Les bienfaits du froid

Ces vertus du froid, Dano Halsall les avait déjà pressenties. D’abord il y a vingt ans, quand il s’était entraîné cinq semaines à Miami, où la température dépassait les 35 °C. «On nageait trente minutes, puis on restait trois minutes dans de grandes cuves d’eau glacée.
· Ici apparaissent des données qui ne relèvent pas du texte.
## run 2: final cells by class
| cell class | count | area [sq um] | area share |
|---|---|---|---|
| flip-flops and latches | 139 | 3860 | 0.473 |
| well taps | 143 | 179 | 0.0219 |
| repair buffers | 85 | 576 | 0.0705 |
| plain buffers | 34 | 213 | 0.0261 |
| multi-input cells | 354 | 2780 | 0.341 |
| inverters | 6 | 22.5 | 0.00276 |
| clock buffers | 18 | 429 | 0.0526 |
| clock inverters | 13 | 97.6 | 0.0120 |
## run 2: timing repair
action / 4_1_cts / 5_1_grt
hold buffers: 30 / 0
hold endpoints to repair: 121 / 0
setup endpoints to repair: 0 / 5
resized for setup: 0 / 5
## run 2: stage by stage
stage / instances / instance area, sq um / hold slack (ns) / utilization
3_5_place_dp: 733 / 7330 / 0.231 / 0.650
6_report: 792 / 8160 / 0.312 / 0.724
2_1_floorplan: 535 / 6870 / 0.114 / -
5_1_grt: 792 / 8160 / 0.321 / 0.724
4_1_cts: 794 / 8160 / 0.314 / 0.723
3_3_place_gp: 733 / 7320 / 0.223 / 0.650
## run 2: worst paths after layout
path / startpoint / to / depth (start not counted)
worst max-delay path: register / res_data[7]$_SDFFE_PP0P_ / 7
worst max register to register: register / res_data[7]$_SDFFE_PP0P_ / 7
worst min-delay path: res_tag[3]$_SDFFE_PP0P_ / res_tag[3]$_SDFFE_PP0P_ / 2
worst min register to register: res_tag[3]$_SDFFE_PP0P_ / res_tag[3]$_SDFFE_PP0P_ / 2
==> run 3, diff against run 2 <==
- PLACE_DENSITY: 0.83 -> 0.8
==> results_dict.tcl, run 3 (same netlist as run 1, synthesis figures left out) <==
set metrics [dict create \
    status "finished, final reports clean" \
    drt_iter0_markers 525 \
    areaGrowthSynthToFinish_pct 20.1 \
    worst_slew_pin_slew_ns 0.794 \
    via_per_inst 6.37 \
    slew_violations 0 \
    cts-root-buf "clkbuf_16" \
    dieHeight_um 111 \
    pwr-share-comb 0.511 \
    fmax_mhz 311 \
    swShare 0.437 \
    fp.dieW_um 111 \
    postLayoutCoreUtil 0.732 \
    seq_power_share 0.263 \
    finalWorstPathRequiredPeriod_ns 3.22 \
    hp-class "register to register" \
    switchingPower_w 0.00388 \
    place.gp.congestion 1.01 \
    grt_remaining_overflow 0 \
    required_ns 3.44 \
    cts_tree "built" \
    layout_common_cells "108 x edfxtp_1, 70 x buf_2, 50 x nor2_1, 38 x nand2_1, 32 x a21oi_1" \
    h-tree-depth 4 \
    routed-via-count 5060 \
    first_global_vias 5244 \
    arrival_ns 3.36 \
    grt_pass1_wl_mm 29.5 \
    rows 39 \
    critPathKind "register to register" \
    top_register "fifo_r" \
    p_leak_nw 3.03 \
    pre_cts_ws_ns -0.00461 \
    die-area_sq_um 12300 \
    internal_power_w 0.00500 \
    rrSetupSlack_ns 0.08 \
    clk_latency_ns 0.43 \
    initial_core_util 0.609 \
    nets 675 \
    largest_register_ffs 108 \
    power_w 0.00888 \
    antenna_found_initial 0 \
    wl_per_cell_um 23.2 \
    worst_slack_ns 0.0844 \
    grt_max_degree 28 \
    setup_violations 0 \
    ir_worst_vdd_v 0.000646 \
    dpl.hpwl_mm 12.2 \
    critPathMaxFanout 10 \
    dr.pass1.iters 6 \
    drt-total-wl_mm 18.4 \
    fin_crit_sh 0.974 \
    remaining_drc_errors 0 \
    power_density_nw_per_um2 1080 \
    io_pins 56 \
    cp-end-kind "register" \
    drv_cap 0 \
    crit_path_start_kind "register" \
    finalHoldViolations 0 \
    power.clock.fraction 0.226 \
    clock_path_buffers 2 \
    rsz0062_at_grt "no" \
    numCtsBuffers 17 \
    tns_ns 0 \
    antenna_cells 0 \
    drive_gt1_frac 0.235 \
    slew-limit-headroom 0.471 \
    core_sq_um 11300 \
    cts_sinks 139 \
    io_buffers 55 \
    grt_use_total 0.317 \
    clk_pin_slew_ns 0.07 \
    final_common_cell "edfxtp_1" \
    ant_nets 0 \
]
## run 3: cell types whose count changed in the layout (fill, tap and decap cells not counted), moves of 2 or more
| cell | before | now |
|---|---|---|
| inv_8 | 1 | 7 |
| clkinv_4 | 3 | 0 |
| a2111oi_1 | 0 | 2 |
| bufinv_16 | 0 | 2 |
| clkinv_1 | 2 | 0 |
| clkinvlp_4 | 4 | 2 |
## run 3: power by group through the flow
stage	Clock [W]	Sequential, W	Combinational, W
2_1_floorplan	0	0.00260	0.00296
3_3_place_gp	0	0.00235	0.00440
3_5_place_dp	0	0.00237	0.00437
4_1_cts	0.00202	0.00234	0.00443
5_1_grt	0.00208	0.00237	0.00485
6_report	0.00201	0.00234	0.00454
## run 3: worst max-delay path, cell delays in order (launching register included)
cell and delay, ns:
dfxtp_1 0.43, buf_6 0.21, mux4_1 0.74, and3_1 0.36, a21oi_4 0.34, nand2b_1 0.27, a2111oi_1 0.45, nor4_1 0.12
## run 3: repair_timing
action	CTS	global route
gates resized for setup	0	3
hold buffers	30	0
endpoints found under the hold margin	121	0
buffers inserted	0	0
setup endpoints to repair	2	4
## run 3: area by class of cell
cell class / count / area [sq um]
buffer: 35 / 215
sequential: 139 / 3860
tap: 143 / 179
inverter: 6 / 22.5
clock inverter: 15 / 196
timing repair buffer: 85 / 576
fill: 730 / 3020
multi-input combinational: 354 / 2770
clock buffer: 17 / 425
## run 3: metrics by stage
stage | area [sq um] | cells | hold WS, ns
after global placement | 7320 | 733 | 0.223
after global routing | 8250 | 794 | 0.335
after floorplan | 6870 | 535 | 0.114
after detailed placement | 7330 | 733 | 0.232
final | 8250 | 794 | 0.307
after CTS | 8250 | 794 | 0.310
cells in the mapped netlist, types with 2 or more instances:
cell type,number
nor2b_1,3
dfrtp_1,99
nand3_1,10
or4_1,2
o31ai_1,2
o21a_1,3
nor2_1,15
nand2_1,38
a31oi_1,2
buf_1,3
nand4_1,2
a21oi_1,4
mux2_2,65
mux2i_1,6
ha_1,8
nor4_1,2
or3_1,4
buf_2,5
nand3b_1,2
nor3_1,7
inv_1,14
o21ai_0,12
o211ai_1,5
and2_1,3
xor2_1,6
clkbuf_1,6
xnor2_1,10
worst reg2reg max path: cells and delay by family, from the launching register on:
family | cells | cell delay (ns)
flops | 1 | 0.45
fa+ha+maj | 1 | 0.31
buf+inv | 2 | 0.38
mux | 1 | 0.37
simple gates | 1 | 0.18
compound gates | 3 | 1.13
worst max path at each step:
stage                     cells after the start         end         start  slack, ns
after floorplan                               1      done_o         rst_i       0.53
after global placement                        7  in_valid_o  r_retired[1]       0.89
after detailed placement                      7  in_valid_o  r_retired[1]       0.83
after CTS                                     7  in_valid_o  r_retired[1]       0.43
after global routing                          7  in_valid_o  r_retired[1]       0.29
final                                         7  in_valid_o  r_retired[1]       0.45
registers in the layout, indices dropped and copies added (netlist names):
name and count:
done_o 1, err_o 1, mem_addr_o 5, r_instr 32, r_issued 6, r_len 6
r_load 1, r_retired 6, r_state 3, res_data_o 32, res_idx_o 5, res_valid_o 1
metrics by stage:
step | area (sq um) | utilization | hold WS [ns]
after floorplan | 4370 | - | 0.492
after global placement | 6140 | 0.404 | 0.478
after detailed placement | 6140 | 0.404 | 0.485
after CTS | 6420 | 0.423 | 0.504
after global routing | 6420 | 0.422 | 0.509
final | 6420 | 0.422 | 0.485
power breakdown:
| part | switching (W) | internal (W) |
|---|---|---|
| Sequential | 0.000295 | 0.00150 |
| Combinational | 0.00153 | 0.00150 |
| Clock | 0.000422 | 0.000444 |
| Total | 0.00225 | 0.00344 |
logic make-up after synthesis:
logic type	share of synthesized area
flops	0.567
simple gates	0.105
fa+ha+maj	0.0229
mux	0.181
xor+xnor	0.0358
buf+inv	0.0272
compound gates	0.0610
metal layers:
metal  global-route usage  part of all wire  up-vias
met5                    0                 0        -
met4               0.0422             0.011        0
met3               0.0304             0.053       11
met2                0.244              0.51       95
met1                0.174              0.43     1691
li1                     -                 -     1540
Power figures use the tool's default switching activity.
===== src/rtl/idu_decode.sv =====
// Decode stage: one-entry decode register, register file read addressing
// and scoreboard-gated issue to EXU.
module idu_decode import idu_pkg::*; #(
   parameter int REG_ADDR_WIDTH = DEF_REG_ADDR_WIDTH,
   parameter int REG_NUM        = DEF_REG_NUM,
   parameter int REG_WIDTH      = DEF_REG_WIDTH,
   parameter int PC_WIDTH       = DEF_PC_WIDTH
) (
   input  logic                      clk,
   input  logic                      rst_n,
   input  logic                      ifu_valid,
   output logic                      ifu_ready,
   input  logic [31:0]               ifu_inst,
   input  logic [PC_WIDTH-1:0]       ifu_pc,
   output logic [REG_ADDR_WIDTH-1:0] rf_rs1_addr,
   output logic [REG_ADDR_WIDTH-1:0] rf_rs2_addr,
   input  logic                      rf_rd_we,
   input  logic [REG_ADDR_WIDTH-1:0] rf_rd_addr,
   input  logic                      exu_flush,
   input  logic                      exu_ready,
   output logic                      idu_valid,
   output logic [PC_WIDTH-1:0]       idu_pc,
   output op_class_t                 idu_op,
   output logic [2:0]                idu_funct3,
   output logic                      idu_funct7b5,
   output logic [REG_ADDR_WIDTH-1:0] idu_rd_addr,
   output logic [REG_WIDTH-1:0]      idu_imm,
   output logic                      idu_illegal
);

   dec_t                      dec;
   logic                      d_valid, fresh_q, d_valid_next;
   logic                      accept, issue, hz, rs1_busy, rs2_busy;
   logic [REG_ADDR_WIDTH-1:0] rs1_q, rs2_q, in_rs1, in_rs2;

   assign dec    = decode_op(ifu_inst[6:0]);
   assign in_rs1 = dec.uses_rs1 ? ifu_inst[19:15] : '0;
   assign in_rs2 = dec.uses_rs2 ? ifu_inst[24:20] : '0;

   assign idu_valid = d_valid & fresh_q;
   assign issue     = idu_valid & exu_ready;
   assign ifu_ready = ~d_valid | issue;
   assign accept    = ifu_valid & ifu_ready & ~exu_flush;

   // Unused sources read x0, so the hazard lookup needs no separate use flags.
   assign rf_rs1_addr = accept ? in_rs1 : rs1_q;
   assign rf_rs2_addr = accept ? in_rs2 : rs2_q;

   assign d_valid_next = ~exu_flush & (accept | (d_valid & ~issue));
   assign hz           = rs1_busy | rs2_busy;

   idu_scoreboard #(
      .REG_ADDR_WIDTH (REG_ADDR_WIDTH),
      .REG_NUM        (REG_NUM)
   ) u_scoreboard (
      .clk      (clk),
      .rst_n    (rst_n),
      .set_en   (issue & ~exu_flush),
      .set_addr (idu_rd_addr),
      .clr_en   (rf_rd_we),
      .clr_addr (rf_rd_addr),
      .q1_addr  (rf_rs1_addr),
      .q2_addr  (rf_rs2_addr),
      .q1_busy  (rs1_busy),
      .q2_busy  (rs2_busy)
   );

   always_ff @(posedge clk or negedge rst_n) begin
      if (!rst_n) begin
         d_valid      <= 1'b0;
         fresh_q      <= 1'b0;
         rs1_q        <= '0;
         rs2_q        <= '0;
         idu_pc       <= '0;
         idu_op       <= ALU_R;
         idu_funct3   <= '0;
         idu_funct7b5 <= 1'b0;
         idu_rd_addr  <= '0;
         idu_imm      <= '0;
         idu_illegal  <= 1'b0;
      end else begin
         d_valid <= d_valid_next;
         fresh_q <= d_valid_next & ~hz;
         if (accept) begin
            rs1_q        <= in_rs1;
            rs2_q        <= in_rs2;
            idu_pc       <= ifu_pc;
            idu_op       <= dec.op;
            idu_funct3   <= ifu_inst[14:12];
            idu_funct7b5 <= ifu_inst[30];
            idu_rd_addr  <= dec.writes_rd ? ifu_inst[11:7] : '0;
            idu_imm      <= gen_imm(ifu_inst, dec.fmt);
            idu_illegal  <= (dec.op == ILLEGAL);
         end
      end
   end

endmodule
`src/rtl/pu_im_loader_pkg.sv`:
```
// ============================================================================
//  Module  : pu_im_loader_pkg
//  Brief   : Shared types and helpers for the instruction-memory loader.
//  Revision: 1.0
// ============================================================================
`default_nettype none

package pu_im_loader_pkg;

    localparam int IM_ADDR_W = 11;

    typedef enum logic [2:0] {
        ST_IDLE = 3'd0,
        ST_HDR0 = 3'd1,
        ST_HDR1 = 3'd2,
        ST_DATA = 3'd3,
        ST_CSUM = 3'd4,
        ST_DONE = 3'd5,
        ST_ERR  = 3'd6
    } state_t;

    // Where to go once both length bytes are known.
    function automatic state_t hdr_next_state(input logic [15:0] len,
                                              input logic [15:0] max_len);
        if (len > max_len) begin
            return ST_ERR;
        end
        if (len == 16'd0) begin
            return ST_CSUM;
        end
        return ST_DATA;
    endfunction

    function automatic logic is_loading(input state_t s);
        return (s == ST_HDR0) || (s == ST_HDR1) || (s == ST_DATA) || (s == ST_CSUM);
    endfunction

endpackage

`default_nettype wire

```
`src/rtl/pu_im_loader.sv`:
```
// ============================================================================
//  Module  : pu_im_loader
//  Brief   : Framed byte stream (len16 LE, payload, XOR csum) to IM write port.
//  Revision: 1.0
// ============================================================================
`default_nettype none

module pu_im_loader
    import pu_im_loader_pkg::*;
#(
    parameter int ADDR_W    = IM_ADDR_W,
    parameter int MAX_BYTES = 2048
) (
    input  logic              clk,
    input  logic              rst,
    input  logic              start_in,
    input  logic              byte_valid_in,
    input  logic [7:0]        byte_in,
    output logic              byte_ready_out,
    output logic              we_out,
    output logic [ADDR_W-1:0] waddr_out,
    output logic [7:0]        wdata_out,
    output logic              cpu_hold_out,
    output logic              done_out,
    output logic              err_out
);

    localparam logic [15:0] MAX_LEN = 16'(MAX_BYTES);

    state_t            state_q, state_d;
    logic [15:0]       len_q, len_d;
    // One bit wider than the address so a full-size payload can be counted.
    logic [ADDR_W:0]   addr_q, addr_d;
    logic [7:0]        csum_q, csum_d;
    logic              we_q, we_d;
    logic [ADDR_W-1:0] waddr_q, waddr_d;
    logic [7:0]        wdata_q, wdata_d;

    logic              accept;
    logic [15:0]       count_next;

    assign accept     = byte_valid_in && byte_ready_out;
    assign count_next = 16'(addr_q) + 16'd1;

    always_ff @(posedge clk) begin
        if (rst) begin
            state_q <= ST_IDLE;
            len_q   <= '0;
            addr_q  <= '0;
            csum_q  <= '0;
            we_q    <= 1'b0;
            waddr_q <= '0;
            wdata_q <= '0;
        end else begin
            state_q <= state_d;
            len_q   <= len_d;
            addr_q  <= addr_d;
            csum_q  <= csum_d;
            we_q    <= we_d;
            waddr_q <= waddr_d;
            wdata_q <= wdata_d;
        end
    end

    always_comb begin
        state_d = state_q;
        len_d   = len_q;
        addr_d  = addr_q;
        csum_d  = csum_q;
        we_d    = 1'b0;
        waddr_d = waddr_q;
        wdata_d = wdata_q;

        unique case (state_q)
            ST_IDLE, ST_DONE, ST_ERR: begin
                if (start_in) begin
                    state_d = ST_HDR0;
                    len_d   = '0;
                    addr_d  = '0;
                    csum_d  = '0;
                end
            end
            ST_HDR0: begin
                if (accept) begin
                    len_d[7:0] = byte_in;
                    state_d    = ST_HDR1;
                end
            end
            ST_HDR1: begin
                if (accept) begin
                    len_d[15:8] = byte_in;
                    state_d     = hdr_next_state({byte_in, len_q[7:0]}, MAX_LEN);
                end
            end
            ST_DATA: begin
                if (accept) begin
                    csum_d  = csum_q ^ byte_in;
                    we_d    = 1'b1;
                    waddr_d = addr_q[ADDR_W-1:0];
                    wdata_d = byte_in;
                    addr_d  = addr_q + 1'b1;
                    if (count_next == len_q) begin
                        state_d = ST_CSUM;
                    end
                end
            end
            ST_CSUM: begin
                if (accept) begin
                    state_d = (byte_in == csum_q) ? ST_DONE : ST_ERR;
                end
            end
            default: begin
                state_d = ST_IDLE;
            end
        endcase
    end

    // Status flags decode straight from state so hold drops on the same edge done/err rise.
    assign byte_ready_out = is_loading(state_q);
    assign cpu_hold_out   = is_loading(state_q);
    assign done_out       = (state_q == ST_DONE);
    assign err_out        = (state_q == ST_ERR);
    assign we_out         = we_q;
    assign waddr_out      = waddr_q;
    assign wdata_out      = wdata_q;

endmodule

`default_nettype wire

```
C’était très bon pour la récupération musculaire.» Et puis, plus récemment, il a pris aussi l’habitude de faire trempette dans la Trême, une petite rivière qui passe au milieu d’une forêt, à côté de chez lui: «J’y vais au début du printemps, dit-il, quand l’eau est très froide. Je me baigne un quart d’heure et ça me soulage le dos.»

Amoureux du soleil et de la chaleur, grand fan de la Thaïlande où il aime passer ses vacances de fin d’année, quand l’hiver se déchaîne en Suisse, Dano Halsall a sans doute trouvé, malgré lui, le meilleur antidote à ce mal de dos qui ne veut pas le lâcher: le froid absolu!